Collected data entries
File: src/hdl/nolp_pkg.sv
// package for the obstacle line parser: phase codes, sizes and number helpers
// no dependencies
`default_nettype none
package nolp_pkg;
    localparam int LINE_LIMIT   = 256;
    localparam int COLOUR_CHARS = 7;
    localparam int CNT_W = $clog2(LINE_LIMIT);
    localparam int CLEN_W = $clog2(COLOUR_CHARS + 1);

    typedef logic [3:0] t_nav_phase;
    localparam t_nav_phase NAV_FAIL = 4'd15;
    typedef logic [4:0] t_obst_phase;
    localparam t_obst_phase OB_DONE_VAL  = 5'd12;
    localparam t_obst_phase OB_DONE_NONE = 5'd13;
    localparam t_obst_phase OB_FAIL      = 5'd14;

    localparam logic [1:0] NUM_PRE = 2'd0, NUM_SIGN = 2'd1, NUM_DIG = 2'd2,
                           NUM_END = 2'd3;
    localparam logic [1:0] COL_NONE = 2'd0, COL_RED = 2'd1, COL_GREEN = 2'd2;

    typedef struct packed {
        logic [1:0]  sub;
        logic        bad;
        logic        neg;
        logic [31:0] acc;
    } t_num;

    function automatic logic is_blank(input logic [7:0] c);
        return (c == 8'h20) || (c >= 8'h09 && c <= 8'h0d);
    endfunction

    function automatic logic [31:0] finish_num(input logic [31:0] mag, input logic neg);
        if (neg) return 32'd0 - mag;
        return (mag > 32'h7fffffff) ? 32'h7fffffff : mag;
    endfunction

    // one character into a scanf style integer
    function automatic t_num num_feed(input logic [7:0] c, input logic [1:0] sub,
                                      input logic [31:0] acc, input logic neg);
        t_num r;
        logic [35:0] m;
        r.sub = sub; r.bad = 1'b0; r.neg = neg; r.acc = acc;
        m = {1'b0, acc, 3'b000} + {3'b000, acc, 1'b0} + {28'd0, c - 8'h30};
        if (sub == NUM_PRE && is_blank(c)) begin
            r.sub = NUM_PRE;
        end else if (sub == NUM_PRE && c == 8'h2b) begin
            r.sub = NUM_SIGN;
        end else if (sub == NUM_PRE && c == 8'h2d) begin
            r.sub = NUM_SIGN; r.neg = 1'b1;
        end else if (c >= 8'h30 && c <= 8'h39) begin
            r.sub = NUM_DIG;
            r.acc = (m > 36'h080000000) ? 32'h80000000 : m[31:0];
        end else if (sub == NUM_DIG) begin
            r.sub = NUM_END;
        end else begin
            r.bad = 1'b1;
        end
        return r;
    endfunction
endpackage
`default_nettype wire

File: src/hdl/nav_obstacle_line_parser_unit.sv
// serial line parser for NAV and OBST groups, one byte per cycle while input ready is high
// depends on nolp_pkg
// One byte is taken per ready cycle; the parser state and accumulators update in that
// cycle, and a line feed after a non-empty line loads the result register, which is
// presented on the valid/ready output while the next bytes keep being accepted. Input
// ready drops only when a line feed arrives while an untaken result still waits.
`default_nettype none
module nav_obstacle_line_parser_unit (
    input  wire logic        i_clk,
    input  wire logic        i_rst_n,
    input  wire logic        i_valid,
    output logic             o_ready,
    input  wire logic [7:0]  i_rx_byte,
    output logic             o_valid,
    input  wire logic        i_ready,
    output logic             o_line_used,
    output logic [31:0]      o_left_command,
    output logic [31:0]      o_right_command,
    output logic [1:0]       o_obstacle_colour,
    output logic [31:0]      o_obstacle_distance,
    output logic [31:0]      o_obstacle_lateral,
    output logic             o_data_valid
);
    import nolp_pkg::*;

    logic [CNT_W-1:0] r_cnt, n_cnt;
    logic r_ended, n_ended;
    t_nav_phase r_np, n_np;
    logic [31:0] r_na1, n_na1, r_na2, n_na2;
    logic r_nneg, n_nneg;
    t_obst_phase r_op, n_op;
    logic [2:0] r_cm, n_cm;
    logic [CLEN_W-1:0] r_cl, n_cl;
    logic [31:0] r_oa1, n_oa1, r_oa2, n_oa2;
    logic r_oneg, n_oneg;
    logic [31:0] r_hl, n_hl, r_hr, n_hr, r_hd, n_hd, r_hla, n_hla;
    logic [1:0] r_hc, n_hc;
    logic r_hv, n_hv;
    logic r_ov, n_ov, r_used, n_used;

    logic acc, is_lf;
    t_num nr, orr;
    logic [2:0] m;
    logic nav_ok, obst_ok;
    logic [7:0] c;

    assign c = i_rx_byte;
    assign is_lf = (c == 8'h0a);
    assign o_ready = !(is_lf && r_ov && !i_ready);
    assign acc = i_valid && o_ready;

    always_comb begin
        n_cnt = r_cnt; n_ended = r_ended;
        n_np = r_np; n_na1 = r_na1; n_na2 = r_na2; n_nneg = r_nneg;
        n_op = r_op; n_cm = r_cm; n_cl = r_cl;
        n_oa1 = r_oa1; n_oa2 = r_oa2; n_oneg = r_oneg;
        n_hl = r_hl; n_hr = r_hr; n_hc = r_hc; n_hd = r_hd; n_hla = r_hla; n_hv = r_hv;
        n_ov = r_ov && !i_ready; n_used = r_used;
        nr = num_feed(c, 2'd0, r_na1, r_nneg);
        orr = num_feed(c, 2'd0, r_oa1, r_oneg);
        m = r_cm;
        nav_ok = (r_np == 4'd13) || (r_np == 4'd14);
        obst_ok = (r_op == 5'd11) || (r_op == OB_DONE_VAL) || (r_op == OB_DONE_NONE);
        if (acc) begin
            if (is_lf || (c != 8'h0d && r_cnt == CNT_W'(LINE_LIMIT - 1))) begin
                if (is_lf && r_cnt != '0) begin
                    if (nav_ok) begin
                        n_hl = r_na1;
                        n_hr = finish_num(r_na2, r_nneg);
                    end
                    if (obst_ok) begin
                        if (r_op == OB_DONE_NONE) begin
                            n_hc = COL_NONE; n_hd = '0; n_hla = '0;
                        end else begin
                            if (r_cm[0] && r_cl == CLEN_W'(3)) n_hc = COL_RED;
                            else if (r_cm[1] && r_cl == CLEN_W'(5)) n_hc = COL_GREEN;
                            else n_hc = COL_NONE;
                            n_hd = r_oa1;
                            n_hla = finish_num(r_oa2, r_oneg);
                        end
                    end
                    if (nav_ok || obst_ok) n_hv = 1'b1;
                    n_used = nav_ok || obst_ok;
                    n_ov = 1'b1;
                end
                n_cnt = '0; n_ended = 1'b0;
                n_np = '0; n_na1 = '0; n_na2 = '0; n_nneg = 1'b0;
                n_op = '0; n_cm = '0; n_cl = '0; n_oa1 = '0; n_oa2 = '0; n_oneg = 1'b0;
            end else if (c != 8'h0d) begin
                n_cnt = r_cnt + 1'b1;
                if (!r_ended && c == 8'h00) n_ended = 1'b1;
                else if (!r_ended) begin
                    // nav group
                    if (r_np < 4'd4) begin
                        if ((r_np == 4'd0 && c == "N") || (r_np == 4'd1 && c == "A") ||
                            (r_np == 4'd2 && c == "V") || (r_np == 4'd3 && c == ":"))
                            n_np = r_np + 1'b1;
                        else n_np = (c == "N") ? 4'd1 : 4'd0;
                    end else begin
                        case (r_np)
                            4'd4: n_np = (c == "L") ? 4'd5 : NAV_FAIL;
                            4'd5: begin
                                if (c == "=") begin
                                    n_np = 4'd6; n_na1 = '0; n_nneg = 1'b0;
                                end else n_np = NAV_FAIL;
                            end
                            4'd6, 4'd7, 4'd8: begin
                                nr = num_feed(c, 2'(r_np - 4'd6), r_na1, r_nneg);
                                n_na1 = nr.acc; n_nneg = nr.neg;
                                if (!nr.bad && nr.sub != NUM_END) n_np = 4'd6 + 4'(nr.sub);
                                else if (!nr.bad && c == ",") begin
                                    n_na1 = finish_num(r_na1, r_nneg); n_np = 4'd9;
                                end else n_np = NAV_FAIL;
                            end
                            4'd9: n_np = (c == "R") ? 4'd10 : NAV_FAIL;
                            4'd10: begin
                                if (c == "=") begin
                                    n_np = 4'd11; n_na2 = '0; n_nneg = 1'b0;
                                end else n_np = NAV_FAIL;
                            end
                            4'd11, 4'd12, 4'd13: begin
                                nr = num_feed(c, 2'(r_np - 4'd11), r_na2, r_nneg);
                                n_na2 = nr.acc; n_nneg = nr.neg;
                                if (!nr.bad && nr.sub != NUM_END) n_np = 4'd11 + 4'(nr.sub);
                                else n_np = nr.bad ? NAV_FAIL : 4'd14;
                            end
                            default: ;
                        endcase
                    end
                    // obstacle group
                    if (r_op < 5'd5) begin
                        if ((r_op == 5'd0 && c == "O") || (r_op == 5'd1 && c == "B") ||
                            (r_op == 5'd2 && c == "S") || (r_op == 5'd3 && c == "T") ||
                            (r_op == 5'd4 && c == ":"))
                            n_op = r_op + 1'b1;
                        else n_op = (c == "O") ? 5'd1 : 5'd0;
                        if (n_op == 5'd5) begin
                            n_cm = 3'd7; n_cl = '0;
                        end
                    end else begin
                        case (r_op)
                            5'd5: begin
                                if (c == ",") begin
                                    if (r_cl != '0) begin
                                        n_op = 5'd6; n_oa1 = '0; n_oneg = 1'b0;
                                    end else n_op = OB_FAIL;
                                end else if (r_cl < CLEN_W'(COLOUR_CHARS)) begin
                                    if (!((r_cl == 0 && c == "R") || (r_cl == 1 && c == "E") ||
                                          (r_cl == 2 && c == "D"))) m[0] = 1'b0;
                                    if (!((r_cl == 0 && c == "G") || (r_cl == 1 && c == "R") ||
                                          (r_cl == 2 && c == "E") || (r_cl == 3 && c == "E") ||
                                          (r_cl == 4 && c == "N"))) m[1] = 1'b0;
                                    if (!((r_cl == 0 && c == "N") || (r_cl == 1 && c == "O") ||
                                          (r_cl == 2 && c == "N") || (r_cl == 3 && c == "E")))
                                        m[2] = 1'b0;
                                    n_cm = m;
                                    n_cl = r_cl + 1'b1;
                                    if (m[2] && r_cl == CLEN_W'(3)) n_op = OB_DONE_NONE;
                                end else n_op = OB_FAIL;
                            end
                            5'd6, 5'd7, 5'd8: begin
                                orr = num_feed(c, 2'(r_op - 5'd6), r_oa1, r_oneg);
                                n_oa1 = orr.acc; n_oneg = orr.neg;
                                if (!orr.bad && orr.sub != NUM_END) n_op = 5'd6 + 5'(orr.sub);
                                else if (!orr.bad && c == ",") begin
                                    n_oa1 = finish_num(r_oa1, r_oneg); n_op = 5'd9;
                                    n_oa2 = '0; n_oneg = 1'b0;
                                end else n_op = OB_FAIL;
                            end
                            5'd9, 5'd10, 5'd11: begin
                                orr = num_feed(c, 2'(r_op - 5'd9), r_oa2, r_oneg);
                                n_oa2 = orr.acc; n_oneg = orr.neg;
                                if (!orr.bad && orr.sub != NUM_END) n_op = 5'd9 + 5'(orr.sub);
                                else n_op = orr.bad ? OB_FAIL : OB_DONE_VAL;
                            end
                            default: ;
                        endcase
                    end
                end
            end
        end
    end

    always_ff @(posedge i_clk) begin
        if (!i_rst_n) begin
            r_cnt <= '0; r_ended <= 1'b0; r_np <= '0; r_na1 <= '0; r_na2 <= '0;
            r_nneg <= 1'b0; r_op <= '0; r_cm <= '0; r_cl <= '0; r_oa1 <= '0;
            r_oa2 <= '0; r_oneg <= 1'b0; r_hl <= '0; r_hr <= '0; r_hc <= '0;
            r_hd <= '0; r_hla <= '0; r_hv <= 1'b0; r_ov <= 1'b0; r_used <= 1'b0;
        end else begin
            r_cnt <= n_cnt; r_ended <= n_ended; r_np <= n_np; r_na1 <= n_na1;
            r_na2 <= n_na2; r_nneg <= n_nneg; r_op <= n_op; r_cm <= n_cm; r_cl <= n_cl;
            r_oa1 <= n_oa1; r_oa2 <= n_oa2; r_oneg <= n_oneg; r_hl <= n_hl; r_hr <= n_hr;
            r_hc <= n_hc; r_hd <= n_hd; r_hla <= n_hla; r_hv <= n_hv; r_ov <= n_ov;
            r_used <= n_used;
        end
    end

    assign o_valid = r_ov;
    assign o_line_used = r_used;
    assign o_left_command = r_hl;
    assign o_right_command = r_hr;
    assign o_obstacle_colour = r_hc;
    assign o_obstacle_distance = r_hd;
    assign o_obstacle_lateral = r_hla;
    assign o_data_valid = r_hv;

    a_used_sets_valid: assert property (@(posedge i_clk) disable iff (!i_rst_n)
        r_ov && r_used |-> r_hv) else $error("used line without data valid");
    a_colour_range: assert property (@(posedge i_clk) disable iff (!i_rst_n)
        r_hc != 2'd3) else $error("bad colour code");
    a_none_zero: assert property (@(posedge i_clk) disable iff (!i_rst_n)
        acc && is_lf && r_cnt != '0 && r_op == OB_DONE_NONE |=> r_hd == '0 && r_hla == '0)
        else $error("none did not clear obstacle");
    a_lf_clears: assert property (@(posedge i_clk) disable iff (!i_rst_n)
        acc && is_lf |=> r_cnt == '0 && r_np == '0 && r_op == '0)
        else $error("line end did not clear");
endmodule
`default_nettype wire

*Problem details:* Repeat exactly the lines above, starting with the line that contains "assign o_data_valid = r_hv;" and ending with the last line, both included, and nothing else.

*Exercise solution:*
    assign o_data_valid = r_hv;

    a_used_sets_valid: assert property (@(posedge i_clk) disable iff (!i_rst_n)
        r_ov && r_used |-> r_hv) else $error("used line without data valid");
    a_colour_range: assert property (@(posedge i_clk) disable iff (!i_rst_n)
        r_hc != 2'd3) else $error("bad colour code");
    a_none_zero: assert property (@(posedge i_clk) disable iff (!i_rst_n)
        acc && is_lf && r_cnt != '0 && r_op == OB_DONE_NONE |=> r_hd == '0 && r_hla == '0)
        else $error("none did not clear obstacle");
    a_lf_clears: assert property (@(posedge i_clk) disable iff (!i_rst_n)
        acc && is_lf |=> r_cnt == '0 && r_np == '0 && r_op == '0)
        else $error("line end did not clear");
endmodule
`default_nettype wire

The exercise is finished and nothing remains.